Last Update 18 Jun 26
Fair value Decreased 1.18%LSG: Future Returns Will Depend On Margin Execution And Mixed Broker Views
The latest narrative update on Lerøy Seafood Group reflects a modest trim in the analyst price target to NOK 52.50 from NOK 53.13, as analysts balance mixed recent research views with slightly adjusted assumptions on fair value, margins and future P/E.
Analyst Commentary
Recent research on Lerøy Seafood Group points to a split view, with some bullish analysts becoming more positive on the stock while more cautious analysts have shifted to a less favorable stance. The current price target adjustment reflects this balance between optimism on execution and caution around valuation and earnings visibility.
Bullish Takeaways
- Bullish analysts view the current valuation as reasonable relative to their assumptions on fair value and P/E, which supports the slightly higher conviction behind their upgraded stance.
- They see room for Lerøy Seafood Group to improve margins over time, which, if achieved, could support the case for maintaining or gradually expanding the company’s earnings base.

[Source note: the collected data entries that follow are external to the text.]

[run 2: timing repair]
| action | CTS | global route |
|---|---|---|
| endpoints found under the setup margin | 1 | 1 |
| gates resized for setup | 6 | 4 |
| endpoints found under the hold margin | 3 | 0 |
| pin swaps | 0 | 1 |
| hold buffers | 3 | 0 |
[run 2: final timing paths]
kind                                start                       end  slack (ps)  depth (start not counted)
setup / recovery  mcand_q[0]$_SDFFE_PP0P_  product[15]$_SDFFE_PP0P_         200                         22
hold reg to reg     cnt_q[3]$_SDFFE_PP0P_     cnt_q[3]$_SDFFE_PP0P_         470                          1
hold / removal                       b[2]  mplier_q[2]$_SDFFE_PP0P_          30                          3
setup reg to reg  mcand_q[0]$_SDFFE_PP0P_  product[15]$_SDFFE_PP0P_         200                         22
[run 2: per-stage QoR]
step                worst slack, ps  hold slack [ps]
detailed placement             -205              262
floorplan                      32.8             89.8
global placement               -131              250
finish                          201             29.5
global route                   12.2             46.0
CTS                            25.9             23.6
`config.mk`:
```
export PLATFORM = sky130hd
export DESIGN_NAME = mul_iter
export DESIGN_NICKNAME = d
export VERILOG_FILES = /design/src/rtl/mul_iter.sv
export SDC_FILE = /design/constraint.sdc
export NUM_CORES = 1
export LEC_CHECK = 0
export CAP_MARGIN = 25
export CORE_MARGIN = 1
export CORE_UTILIZATION = 55
export DETAILED_ROUTE_END_ITERATION = 10
export GPL_ROUTABILITY_DRIVEN = 0
export PLACE_DENSITY = 0.76
export SETUP_SLACK_MARGIN = 0.15
export SLEW_MARGIN = 20
export SYNTH_ARGS = -nofsm -noshare
export SYNTH_HDL_FRONTEND = slang
export SYNTH_SLANG_ARGS = --single-unit
```
`constraint.sdc`:
```
create_clock -name clk -period 5.55 [get_ports clk]
set_input_delay 0.555 -clock clk [delete_from_list [all_inputs] [get_ports clk]]
set_output_delay 0.555 -clock clk [all_outputs]
set_load 0.02 [all_outputs]
```
`src/rtl/mul_iter.sv`:
```
// rtl/mul_iter.sv - iterative shift-add multiplier, unsigned or two's-complement, start/ready/done handshake
module mul_iter #(
    parameter int WIDTH      = 24,
    parameter int RADIX_BITS = 2
) (
    input  logic                 clk,
    input  logic                 rst_n,
    input  logic                 start,
    input  logic                 abort,
    input  logic                 signed_mode,
    input  logic [WIDTH-1:0]     in1,
    input  logic [WIDTH-1:0]     in2,
    output logic                 ready,
    output logic                 busy,
    output logic [2*WIDTH-1:0]   out,
    output logic                 done
);

    localparam int N  = WIDTH / RADIX_BITS;
    localparam int CW = (N > 1) ? $clog2(N) : 1;

    typedef enum logic [1:0] {
        IDLE,
        CALC,
        FIX
    } state_t;

    state_t               state;
    logic [CW-1:0]        count;
    logic [WIDTH-1:0]     mag2;
    logic [2*WIDTH-1:0]   mcand;
    logic [2*WIDTH-1:0]   acc;
    logic                 neg;

    logic [WIDTH-1:0]     abs1;
    logic [WIDTH-1:0]     abs2;
    logic [2*WIDTH-1:0]   partial;

    // |most-negative| lands on 2^(WIDTH-1), which is representable as an unsigned magnitude
    always_comb begin
        abs1    = (signed_mode && in1[WIDTH-1]) ? -in1 : in1;
        abs2    = (signed_mode && in2[WIDTH-1]) ? -in2 : in2;
        partial = mcand * (2*WIDTH)'(mag2[RADIX_BITS-1:0]);
    end

    always_ff @(posedge clk or negedge rst_n) begin
        if (!rst_n) begin
            state <= IDLE;
            count <= '0;
            mag2  <= '0;
            mcand <= '0;
            acc   <= '0;
            neg   <= 1'b0;
            ready <= 1'b1;
            busy  <= 1'b0;
            out   <= '0;
            done  <= 1'b0;
        end else begin
            done <= 1'b0;
            case (state)
                IDLE: begin
                    if (start) begin
                        mcand <= {{WIDTH{1'b0}}, abs1};
                        mag2  <= abs2;
                        acc   <= '0;
                        count <= CW'(N - 1);
                        neg   <= signed_mode & (in1[WIDTH-1] ^ in2[WIDTH-1]);
                        state <= CALC;
                        ready <= 1'b0;
                        busy  <= 1'b1;
                    end
                end
                CALC: begin
                    if (abort) begin
                        state <= IDLE;
                        ready <= 1'b1;
                        busy  <= 1'b0;
                    end else begin
                        acc   <= acc + partial;
                        mcand <= mcand << RADIX_BITS;
                        mag2  <= mag2 >> RADIX_BITS;
                        count <= count - CW'(1);
                        if (count == '0) begin
                            state <= FIX;
                        end
                    end
                end
                FIX: begin
                    // abort wins over completion so out keeps the previous result
                    if (!abort) begin
                        out  <= (neg && acc != '0) ? -acc : acc;
                        done <= 1'b1;
                    end
                    state <= IDLE;
                    ready <= 1'b1;
                    busy  <= 1'b0;
                end
                default: begin
                    state <= IDLE;
                    ready <= 1'b1;
                    busy  <= 1'b0;
                end
            endcase
        end
    end

endmodule

```
--- src/rtl/conv_s2p_lanes_if.sv ---
// Handshake bundle for conv_s2p_lanes: serial input side and parallel word output side.
// The slave modport is the converter's view; the master modport is the view of whatever drives it.
interface conv_s2p_lanes_if #(
    parameter int WIDTH = 4,
    parameter int LANES = 4
);
    logic                     din;
    logic                     din_valid;
    logic                     din_sof;
    logic                     din_ready;
    logic [WIDTH*LANES-1:0]   dout;
    logic                     dout_valid;
    logic                     dout_ready;
    logic                     frame_err;

    modport master (
        output din, din_valid, din_sof, dout_ready,
        input  din_ready, dout, dout_valid, frame_err
    );

    modport slave (
        input  din, din_valid, din_sof, dout_ready,
        output din_ready, dout, dout_valid, frame_err
    );
endinterface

- Optimistic views tend to focus on Lerøy’s ability to execute on its existing operations and efficiency measures, which is seen as important for underpinning the revised price target.
- Some bullish commentary highlights that a clearer earnings profile and more predictable cost structure would help justify the current target P/E levels used in their models.
Bearish Takeaways
- Bearish analysts are more cautious on valuation, suggesting that the current pricing already reflects a fair amount of optimism around margins and P/E, which limits room for multiple expansion in their view.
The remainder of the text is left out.